IMPERFECT DATA IN, IMPERFECT MODEL OUT: USING COMPETING MODELS TO DECIDE IF WE HAVE THE RIGHT DATA
To facilitate comparison of methods, we use the same data from the 2008 geothermal resource assessment (e.g., heat flow, horizontal stress) to train models from modern machine learning algorithms (i.e., logistic regression, eXtreme Gradient Boosting, support vector machines, and multilayer perceptron neural networks), which minimize dependence upon expert decisions. While some algorithms are simple (e.g., logistic regression), other algorithms are highly sophisticated (e.g., the neural network). Despite the contrast in complexity, the results from the very simple and highly complex algorithms are similar. In fact, the most complex machine learning model results (i.e., from the neural network) appear to be more similar to the simplest machine learning algorithm (i.e., logistic regression) than either of the models resulting from the expert decisions in the 2008 assessment, indicating human bias influenced estimates away from a machine-driven optimum.

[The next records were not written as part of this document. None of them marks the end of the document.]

### config.mk
export PLATFORM = sky130hd
export DESIGN_NAME = pskt_ram
export DESIGN_NICKNAME = d
export VERILOG_FILES = /design/src/rtl/periodic_substitution_key_table_top_defines.svh /design/src/rtl/pskt_ram.sv
export SDC_FILE = /design/constraint.sdc
export NUM_CORES = 2
export LEC_CHECK = 0
export BUFFER_PORTS_ARGS = -buffer_cell sky130_fd_sc_hd__buf_2
export CAP_MARGIN = 20
export CORE_MARGIN = 3
export CORE_UTILIZATION = 30
export DETAILED_ROUTE_END_ITERATION = 12
export PLACE_DENSITY = 0.49
export REMOVE_ABC_BUFFERS = 1
export SYNTH_ARGS = -nofsm -noshare
export SYNTH_HDL_FRONTEND = slang
export SYNTH_MEMORY_MAX_BITS = 65536
export SYNTH_SLANG_ARGS = --single-unit
### constraint.sdc
create_clock -name i_clk -period 2.8 [get_ports i_clk]
set_input_delay 0.14 -clock i_clk [delete_from_list [all_inputs] [get_ports i_clk]]
set_output_delay 0.14 -clock i_clk [all_outputs]
set_load 0.05 [all_outputs]
### src/rtl/periodic_substitution_key_table_top_defines.svh
// Assertion macros shared by the key table RTL.
`ifndef PERIODIC_SUBSTITUTION_KEY_TABLE_TOP_DEFINES_SVH
`define PERIODIC_SUBSTITUTION_KEY_TABLE_TOP_DEFINES_SVH

// Same-cycle implication, checked at every rising edge outside reset.
`define PSKT_CHECK(label, clk, rst_n, ante, cons, msg) \
    label: assert property (@(posedge clk) disable iff (!rst_n) (ante) |-> (cons)) \
        else $error(msg);

// Next-cycle implication, checked at every rising edge outside reset.
`define PSKT_CHECK_NEXT(label, clk, rst_n, ante, cons, msg) \
    label: assert property (@(posedge clk) disable iff (!rst_n) (ante) |=> (cons)) \
        else $error(msg);

`endif

### src/rtl/pskt_ram.sv
module pskt_ram #(
    parameter int WIDTH = 6,
    parameter int DEPTH = 832
) (
    input  logic                     i_clk,
    input  logic                     i_we,
    input  logic [$clog2(DEPTH)-1:0] i_waddr,
    input  logic [WIDTH-1:0]         i_wdata,
    input  logic [$clog2(DEPTH)-1:0] i_raddr,
    output logic [WIDTH-1:0]         o_rdata
);

    logic [WIDTH-1:0] r_mem [DEPTH];
    logic [WIDTH-1:0] r_rdata;

    always_ff @(posedge i_clk) begin
        if (i_we) begin
            r_mem[i_waddr] <= i_wdata;
        end
        r_rdata <= r_mem[i_raddr];
    end

    assign o_rdata = r_rdata;

endmodule

==> summary.txt <==
Outcome
  • Status: complete, but fails checks
  • Failing checks: negative setup slack

Setup path
  • Reg-to-reg endpoint: o_rdata[1]$_DFF_P_
  • R2r setup slk: -0.33 ns
  • WP data required: 3.74 ns
  • Element type at the critical path start: register
  • Worst reg2reg path depth: 6
  • Worst Setup End Kind: register
  • Crit path DAT: 4.08 ns
  • Reg2reg start: r_mem[530][1]$_DFFE_PP_
  • Crit Path Max Fanout: 1
  • Critical path type: register to register

Place
  • Dpl cells: 19293
  • Routability-driven placement congestion ratio: 0.848
  • Post-detail-place hpwl: around 410000 um
  • Number of port buffers: 33
  • Placed inst area: 218000 um2
  • Pre-CTS setup slack: -1.36 ns

STA
  • Final hold violation count: 0
  • Final period util: 1.12
  • Final setup fails: 2
  • Fin crit period: approximately 3.1 ns
  • Clk_skew: 0.0812 ns
  • Relative slew slack: 0.216
  • Worst-margin pin slew: around 1.2 ns
  • FMAX: 319 MHz
  • Worst Hold Slack: 0.121 ns
  • Max Slew Vio Count: 0
  • Final WS setup: -0.335 ns
  • RSZ-0062 raised after global routing: true

Hold path
  • Hold path start: i_wdata[0]
  • Worst min path class: primary input to register
  • Hold Path Sink: r_mem[323][0]$_DFFE_PP_
  • Hold Path Cell Cnt: 2

Routing
  • First-pass iteration count of the detailed router: 8
  • Antenna Violating Nets Remaining: 0
  • Per-cell routed wire length: approximately 30 um
  • Detailed-route via count: 104676
  • Detailed Route Iter0 Violations: 11634
  • Routed vias/inst: 5.15
  • Post-Route WL: 613000 um
  • DRC violations left: 0

Pwr
  • Static Leak: about 76 nW
  • Cell Pwr Density: 686 nW/um2
  • Max VDD drop: 699 uV

Clocking
  • CTS Buffer Depth: 4
  • Post-CTS Setup Repair Bufs: 0
  • Clock latency on the worst-skew pair: 1.09 ns
  • Clock buffer count from CTS: 541
  • CTS tree: yes
  • Clk sinks: 4998
  • Clk slew on worst S/H paths: 0.06 ns
  • Htree depth: 6
  • Root buf cell: clkbuf_16

Yosys
  • Post-synth EDFFs: 4992
  • Ys Warns: 0
  • Yosys cell types: 62
  • Top FF cell, synth: edfxtp_1
  • Synthesized area per cell: 20.1 um2
  • Register area share after synthesis: 0.769
  • Mapped cell area: 195000 um2
  • Synth Instances: 9696
  • #FFs+latches synth: about 5000
  • Ys async rst share: 0

Floorplanning
  • Horiz. Die Dim: between 800 and 900 um
  • Die area: about 660000 um2
  • Die H: 812 um
  • I/O pin count: 34
  • Num rows: 295
  • Initial Utilization: 0.302
  • Core ar.: roughly 650000 um2

Finish
  • Synthesis-to-layout area growth: 21.2%
  • Multi-input logic area: approximately 43000 um2
  • Share of layout cells above drive strength 1: 0.296
  • Seq. cell area: 150000 um2
  • Finished Cell Area: between 200000 and 250000 um2
  • Non-filler cells, final: 20310
  • Fillers: ~60000
  • Final nets: 11272
  • Post-layout util: 0.365

Global routing
  • First-pass GRT wire length: ~850000 um
  • Initial antenna violation count: 63
  • Global route total overflow: 0
  • Vias in the first global route: around 110k
  • Largest net degree at the start of global routing: 151
  • Tot GR Track Use: 0.181

Job
  • Max-Cap Viols: 0
## sequential cells by signal (all words and copies together) (netlist names)
name	flops
o_rdata	6
r_mem	4992
## cell families (layout without fill, tap and decap cells)
| logic type | after synthesis | count (layout) | share of synthesized area |
|---|---|---|---|
| flops | 4998 | 4998 | 0.769 |
| simple gates | 1367 | 1367 | 0.0294 |
| other cells | 0 | 22 | 0 |
| compound gates | 957 | 957 | 0.0352 |
| mux | 1712 | 1712 | 0.149 |
| buf+inv | 662 | 2641 | 0.0166 |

The similarity of the models produced by the spectrum of the machine-learning algorithms is a direct result of the simplicity (and perhaps inadequacy) of the feature data. The feature data used in the 2008 geothermal resource assessment were imperfect approximations of geological conditions (e.g., heat flow and stress were interpolated and informed by measurements only sparsely available for some regions of the U.S.). These results demonstrate that there are not complex patterns within the previous data that can be mined by more sophisticated machine learning, indicating a fundamental limitation of the data previously used for identification of geothermal resource favorability. That is, the most important part of the machine learning workflow, the data, needs to be sufficient to make reliable predictions.